:: TASK DESCRIPTION ::
Every line containing the string "detailroute" should be returned from the records.
*** Opening MATERIAL SUPPLIED ***
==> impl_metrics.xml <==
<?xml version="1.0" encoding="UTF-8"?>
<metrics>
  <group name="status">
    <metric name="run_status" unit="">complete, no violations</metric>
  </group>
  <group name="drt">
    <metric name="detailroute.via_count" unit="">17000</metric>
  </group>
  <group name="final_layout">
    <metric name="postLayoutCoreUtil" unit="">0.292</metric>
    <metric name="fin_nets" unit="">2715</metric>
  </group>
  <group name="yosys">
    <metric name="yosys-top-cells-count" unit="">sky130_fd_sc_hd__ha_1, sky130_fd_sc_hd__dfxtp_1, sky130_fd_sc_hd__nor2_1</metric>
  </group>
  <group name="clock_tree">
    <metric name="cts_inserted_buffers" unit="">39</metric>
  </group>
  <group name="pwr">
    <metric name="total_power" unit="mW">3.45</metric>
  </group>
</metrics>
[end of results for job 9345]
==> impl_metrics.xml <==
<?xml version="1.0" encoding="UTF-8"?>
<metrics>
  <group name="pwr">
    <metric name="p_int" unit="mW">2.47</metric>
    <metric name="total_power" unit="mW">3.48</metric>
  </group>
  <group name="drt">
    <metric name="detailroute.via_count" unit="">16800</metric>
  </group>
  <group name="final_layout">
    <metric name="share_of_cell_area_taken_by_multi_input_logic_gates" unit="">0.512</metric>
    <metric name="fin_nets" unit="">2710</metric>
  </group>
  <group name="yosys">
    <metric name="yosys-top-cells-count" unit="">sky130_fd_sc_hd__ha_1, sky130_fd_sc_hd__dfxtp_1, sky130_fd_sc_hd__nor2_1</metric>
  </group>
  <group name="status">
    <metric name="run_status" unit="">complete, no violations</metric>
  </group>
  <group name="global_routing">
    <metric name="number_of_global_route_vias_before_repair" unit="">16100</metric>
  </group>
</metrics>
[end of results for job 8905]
What follows belongs to an exercise in optimizing a design on an open flow for small area, a short achievable clock period and few clock cycles; a production flow would make more cautious choices. In this exercise RTL edits were held to simulation tests only and were not proved equivalent to the original. Power and IR drop assume default switching activity.

==> job 4729 <==
==> flow/design.v <==
module gpusim_bs (
    input  wire        clk,
    input  wire        rst,           
    input  wire        cmd_valid,
    output wire        cmd_ready,
    input  wire [3:0]  cmd_op,
    input  wire [7:0]  cmd_a,
    input  wire [7:0]  cmd_b,
    input  wire [7:0]  cmd_c,
    output wire        rsp_valid,
    output wire [3:0]  rsp_kind,
    output wire [1:0]  rsp_space,
    output wire [15:0] rsp_info,
    input  wire [7:0]  rd_addr,
    output wire [7:0]  rd_data,
    input  wire [2:0]  rd_reg,
    output wire [7:0]  rd_reg_data,
    output wire [7:0]  pc_o,
    output wire [7:0]  pend_o,
    output wire [1:0]  ctrl_o
);
    localparam MEM_SIZE  = 64;
    localparam REG_COUNT = 8;
    localparam NWORDS    = 21;        
    localparam OP_RESET  = 4'd0;
    localparam OP_LOAD   = 4'd1;
    localparam OP_STEP   = 4'd2;
    localparam OP_EXEI   = 4'd4;
    localparam OP_RUN    = 4'd5;
    localparam OP_PAUSE  = 4'd6;
    localparam OP_STOP   = 4'd7;
    localparam OP_WRMEM  = 4'd8;
    localparam K_OK      = 4'd0;
    localparam K_TOOBIG  = 4'd5;
    localparam K_BADCODE = 4'd7;
    localparam K_OOB     = 4'd9;
    localparam K_UNSUP   = 4'd10;
    localparam SP_NONE   = 2'd0;
    localparam SP_REG    = 2'd1;
    localparam SP_MEM    = 2'd2;
    localparam SP_FETCH  = 2'd3;
    localparam C_STOPPED = 2'd0;
    localparam C_RUNNING = 2'd1;
    localparam C_PAUSED  = 2'd2;
    reg [7:0]  mem  [0:MEM_SIZE-1];
    reg [7:0]  regs [0:REG_COUNT-1];
    reg [5:0]  pc;         
    reg [4:0]  k;          
    reg [6:0]  pend;       
    reg [1:0]  ctrl;
    reg        loading;    
    reg        running;    
    reg        exei;       
    reg [23:0] ir;
    reg        r_valid;    
    reg [3:0]  r_kind;
    reg [1:0]  r_space;
    reg [15:0] r_info;
    assign cmd_ready = !running && !exei;
    wire idle_cmd   = cmd_valid && !loading && !running && !exei;
    wire is_op_step = (cmd_op == OP_STEP);
    wire is_op_exei = (cmd_op == OP_EXEI);
    wire is_op_run  = (cmd_op == OP_RUN);
    wire [7:0] pdist      = {1'b0, pend} - {2'b0, pc};
    wire       pc_lt_pend = !pdist[7] && (pdist != 8'd0);      
    wire       last3      = pdist[7] || (pdist[6:2] == 5'd0);  
    wire       lane1_ok   = !pdist[7] && (pdist > 8'd1);       
    wire       lane2_ok   = !pdist[7] && (pdist > 8'd2);       
    wire [7:0] x_op = ir[23:16];
    wire [7:0] x_a  = ir[15:8];
    wire [7:0] x_b  = ir[7:0];
    wire       ridx_b = (x_op[2:0] == 3'd4);
    wire [2:0] ridx   = ridx_b ? x_b[2:0] : x_a[2:0];
    wire [7:0] rval   = regs[ridx];
    wire op_alu   = (x_op == 8'h01) || (x_op == 8'h02) || (x_op == 8'h03);
    wire op_store = (x_op == 8'h04);
    wire fetch_oob = !exei && (k == 5'd21);
    reg        d_fault;
    reg [3:0]  d_kind;
    reg [1:0]  d_space;
    reg [7:0]  d_info;
    always @(*) begin
        d_fault = 1'b1;
        d_kind  = K_OOB;
        d_space = SP_REG;
        d_info  = x_a;
        if (fetch_oob) begin
            d_space = SP_FETCH;
            d_info  = 8'd64;
        end else if (op_alu) begin
            d_fault = (x_a[7:3] != 5'd0);
        end else if (op_store) begin
            if (x_a[7:6] != 2'd0) begin
                d_space = SP_MEM;
            end else if (x_b[7:3] != 5'd0) begin
                d_info  = x_b;
            end else begin
                d_fault = 1'b0;
            end
        end else begin
            d_kind  = K_BADCODE;
            d_space = SP_NONE;
            d_info  = x_op;
        end
    end
    wire [7:0] alu = (x_op[1:0] == 2'b01) ? x_b :
                     (x_op[1:0] == 2'b10) ? rval + x_b : rval - x_b;
    wire run_acc = idle_cmd && is_op_run;
    wire x_en    = running || exei || (idle_cmd && is_op_step) || (run_acc && pc_lt_pend);
    wire x_ok    = x_en && !d_fault;
    wire reg_we  = x_ok && op_alu;
    wire st_we   = x_ok && op_store;
    wire advance = x_ok && !exei;                 
    wire clear_all = rst || (idle_cmd && cmd_op == OP_RESET);
    wire beat      = loading && cmd_valid;
    wire wm_we     = idle_cmd && (cmd_op == OP_WRMEM) && (cmd_a[7:6] == 2'd0);
    wire [5:0] waddr = wm_we ? cmd_a[5:0] : x_a[5:0];
    wire [7:0] wbyte = wm_we ? cmd_b : rval;
    wire       wsel  = wm_we || st_we;
    wire [7:0] wd0 = (beat ? cmd_a : wbyte) & {8{!clear_all}};
    wire [7:0] wd1 = (beat ? cmd_b : wbyte) & {8{!clear_all}};
    wire [7:0] wd2 = (beat ? cmd_c : wbyte) & {8{!clear_all}};
    reg [MEM_SIZE-1:0] mem_we;
    integer i;
    always @(*) begin
        for (i = 0; i < MEM_SIZE; i = i + 1)
            mem_we[i] = clear_all
                     || (beat && k == i / 3 && (i % 3 == 0 || (i % 3 == 1 && lane1_ok) || (i % 3 == 2 && lane2_ok)))
                     || (wsel && waddr == i);
    end
    always @(posedge clk) begin
        for (i = 0; i < MEM_SIZE; i = i + 1)
            if (mem_we[i])
                mem[i] <= (i % 3 == 0) ? wd0 : (i % 3 == 1) ? wd1 : wd2;
    end
    wire [7:0] rwd = alu & {8{!clear_all}};
    always @(posedge clk) begin
        for (i = 0; i < REG_COUNT; i = i + 1)
            if (clear_all || (reg_we && x_a[2:0] == i))
                regs[i] <= rwd;
    end
    wire [23:0] words [0:31];
    genvar gw;
    generate
        for (gw = 0; gw < 32; gw = gw + 1) begin : g_words
            if (gw < NWORDS)
                assign words[gw] = {mem[3*gw], mem[3*gw+1], mem[3*gw+2]};
            else
                assign words[gw] = 24'd0;
        end
    endgenerate
    wire        at_pc = r_valid || exei;
    wire [4:0]  fa    = at_pc ? k : k + 5'd1;
    wire [23:0] fword = words[fa];
    wire        ir_ld = at_pc || (running && !d_fault) || cmd_valid;
    wire [5:0] fdiff = x_a[5:0] - (at_pc ? pc : pc + 6'd3);
    always @(posedge clk) begin
        if (clear_all)
            ir <= 24'd0;
        else if (idle_cmd && is_op_exei)
            ir <= {cmd_a, cmd_b, cmd_c};
        else if (ir_ld) begin
            ir[23:16] <= (st_we && fdiff == 6'd0) ? rval : fword[23:16];
            ir[15:8]  <= (st_we && fdiff == 6'd1) ? rval : fword[15:8];
            ir[7:0]   <= (st_we && fdiff == 6'd2) ? rval : fword[7:0];
        end
    end
    wire       late    = running || exei;             
    wire       x_end   = exei || d_fault || last3;
    assign rsp_valid = r_valid || (late && x_end && !rst);
    assign rsp_kind  = late ? (d_fault ? d_kind : K_OK) : r_kind;
    assign rsp_space = late ? (d_fault ? d_space : SP_NONE) : r_space;
    assign rsp_info  = late ? (d_fault ? {8'd0, d_info} : {14'd0, exei, 1'b0}) : r_info;
    always @(posedge clk) begin
        r_valid <= 1'b0;
        if (clear_all) begin
            pc      <= 6'd0;
            k       <= 5'd0;
            pend    <= 7'd0;
            ctrl    <= C_STOPPED;
            loading <= 1'b0;
            running <= 1'b0;
            exei    <= 1'b0;
            r_kind  <= K_OK;
            r_space <= SP_NONE;
            r_info  <= 16'd0;
            r_valid <= !rst;
        end else if (beat) begin
            pc <= pc + 6'd3;
            k  <= k + 5'd1;
            if (last3) begin
                pc      <= 6'd0;
                k       <= 5'd0;
                loading <= 1'b0;
                r_kind  <= K_OK;
                r_space <= SP_NONE;
                r_info  <= 16'd0;
                r_valid <= 1'b1;
            end
        end else if (exei) begin
            exei <= 1'b0;                     
        end else if (x_en) begin
            r_kind  <= d_kind;
            r_space <= d_space;
            r_info  <= {8'd0, d_info};
            if (advance) begin
                pc <= pc + 6'd3;
                k  <= k + 5'd1;
            end
            if (d_fault) begin
                running <= 1'b0;
                r_valid <= !running;
                if (run_acc)
                    ctrl <= C_RUNNING;
            end else begin
                r_kind  <= K_OK;
                r_space <= SP_NONE;
                r_info  <= 16'd0;
                if (!running && !run_acc) begin
                    r_valid <= 1'b1;          
                end else if (last3) begin
                    ctrl    <= C_STOPPED;
                    running <= 1'b0;
                    r_valid <= !running;
                end else begin
                    ctrl    <= C_RUNNING;
                    running <= 1'b1;
                end
            end
        end else if (idle_cmd) begin
            r_kind  <= K_OK;
            r_space <= SP_NONE;
            r_info  <= 16'd0;
            r_valid <= 1'b1;
            case (cmd_op)
                OP_LOAD: begin
                    if ({cmd_a, cmd_b} > MEM_SIZE) begin
                        r_kind <= K_TOOBIG;
                        r_info <= {cmd_a, cmd_b};
                    end else begin
                        pend <= cmd_b[6:0];
                        pc   <= 6'd0;
                        k    <= 5'd0;
                        if (cmd_b[6:0] != 7'd0) begin
                            loading <= 1'b1;
                            r_valid <= 1'b0;
                        end
                    end
                end
                OP_EXEI: begin
                    exei    <= 1'b1;
                    r_valid <= 1'b0;
                end
                OP_RUN:   ctrl <= C_STOPPED;        
                OP_PAUSE: ctrl <= C_PAUSED;
                OP_STOP:  ctrl <= C_STOPPED;
                OP_WRMEM: begin
                    if (cmd_a[7:6] != 2'd0) begin
                        r_kind  <= K_OOB;
                        r_space <= SP_MEM;
                        r_info  <= {8'd0, cmd_a};
                    end
                end
                default: begin
                    r_kind <= K_UNSUP;
                    r_info <= {12'd0, cmd_op};
                end
            endcase
        end
    end
    assign rd_data     = (rd_addr[7:6] == 2'd0) ? mem[rd_addr[5:0]] : 8'd0;
    assign rd_reg_data = regs[rd_reg];
    assign pc_o        = {2'b0, pc};
    assign pend_o      = {1'b0, pend};
    assign ctrl_o      = ctrl;
endmodule
==> flow/run.sh <==
#!/bin/bash
# synth_recipe.tcl (not shown) runs the flow's synth.tcl, then flattens the netlist and writes it again
# the make line also repeats each setting of config.mk as NAME=value (left out here)
make -C /OpenROAD-flow-scripts/flow DESIGN_CONFIG=/design/flow/config.mk WORK_HOME=/design/flow/orfs CLKGATE_MAP_FILE= SYNTH_SCRIPT=/design/flow/synth_recipe.tcl finish
==> flow/config.mk <==
export PLATFORM = sky130hd
export DESIGN_NAME = gpusim_bs
export DESIGN_NICKNAME = gpusim_bs
export VERILOG_FILES = /design/flow/design.v
export SDC_FILE = /design/flow/constraint.sdc
export NUM_CORES = 4
export LEC_CHECK = 0
export CAP_MARGIN = 20
export CORE_MARGIN = 2
export CORE_UTILIZATION = 45
export SETUP_SLACK_MARGIN = 5
export SLEW_MARGIN = 20
export TNS_END_PERCENT = 0
==> flow/constraint.sdc <==
create_clock -name core_clock -period 10.0 [get_ports {clk}]
set_input_delay 2.0000 -clock core_clock [delete_from_list [all_inputs] [get_ports {clk}]]
set_output_delay 2.0000 -clock core_clock [all_outputs]
set_load 0.01 [all_outputs]
==> job 4341 (differences from job 4729) <==
CORE_UTILIZATION = 40   (was 45)
CTS_BUF_LIST = sky130_fd_sc_hd__clkbuf_8   (was not set)
==> comparison table <==
item                                                                  job 4341     job 4729
Via count of the first global-routing pass                              30,200       30,000
Routed length per instance                                             49.7 um      49.1 um
Non-clk bufs                                                               427          443
P_leak                                                                 14.5 nW      14.4 nW
Clock-pin slew on the worst setup and hold paths                       0.05 ns      0.06 ns
Measured slew at the worst slew-check pin                              1.34 ns      1.29 ns
Total clock buffers created by CTS                                         110           71
Critical path endpoint                                              rd_data[5]   rd_data[4]
Relative area of non-clock buffer cells in the final design              0.107        0.107
M1 WL                                                                  70.6 mm      66.0 mm
Time the worst path needs with I/O delays and setup                    6.06 ns      6.10 ns
Post-route fraction of the period consumed by the critical path          0.606        0.610
Proportion of layout cells with a drive suffix above 1                   0.237        0.229
Seq pwr                                                                4.20 mW      4.16 mW
Global-route met1 utilization                                            0.574        0.625
Number of antenna violations at the first check in global routing           20           18
Area of the die                                                    82,700 um^2  73,600 um^2
Share of the core filled with cells in the final layout                  0.516        0.576
Status                                                timing/DRC/antenna clean  timing/DRC/antenna clean
Maximum net fanout on the critical path                                      8            7
Combinational share of power                                             0.181        0.173
Testbench counts of job 4729, summed over its fixed seeds: cycles 18,863.
Testbench counts of job 4341, summed over its fixed seeds: cycles 18,863.

-- port drivers added, routing unchanged --
No port has a modelled driver above. Below, the same layouts with a new extraction and two added sets of constraints.
Step 1: set_driving_cell puts a clkbuf_16 on clk and a buf_2 on each other input, an assumption about the parent block.
Step 2 moves the port delays by t, midway between the first and last clock arrival at a register: inputs arrive t later, outputs are due t later. That takes back most of the time a late clock gives input paths.
a / b / c = no drivers / after step 1 / after step 2; a / b = the first two.
run | t, ns | slack for setup (ns) | worst setup path after step 2 | worst data-port slew with drivers (ns)
job 4729 | 0.716 | 3.904 / 3.850 / 3.418 | input to register | 0.07
job 4341 | 0.835 | 3.942 / 3.893 / 3.561 | input to register | 0.10
After both steps setup and hold are still met in every run listed. For job 4729, which loses most, drivers alone change the setup slack by -0.054 ns; drivers and shift together by -0.486 ns.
*** Closing MATERIAL SUPPLIED ***
:: RESPONSE AREA ::
    <metric name="detailroute.via_count" unit="">17000</metric>
    <metric name="detailroute.via_count" unit="">16800</metric>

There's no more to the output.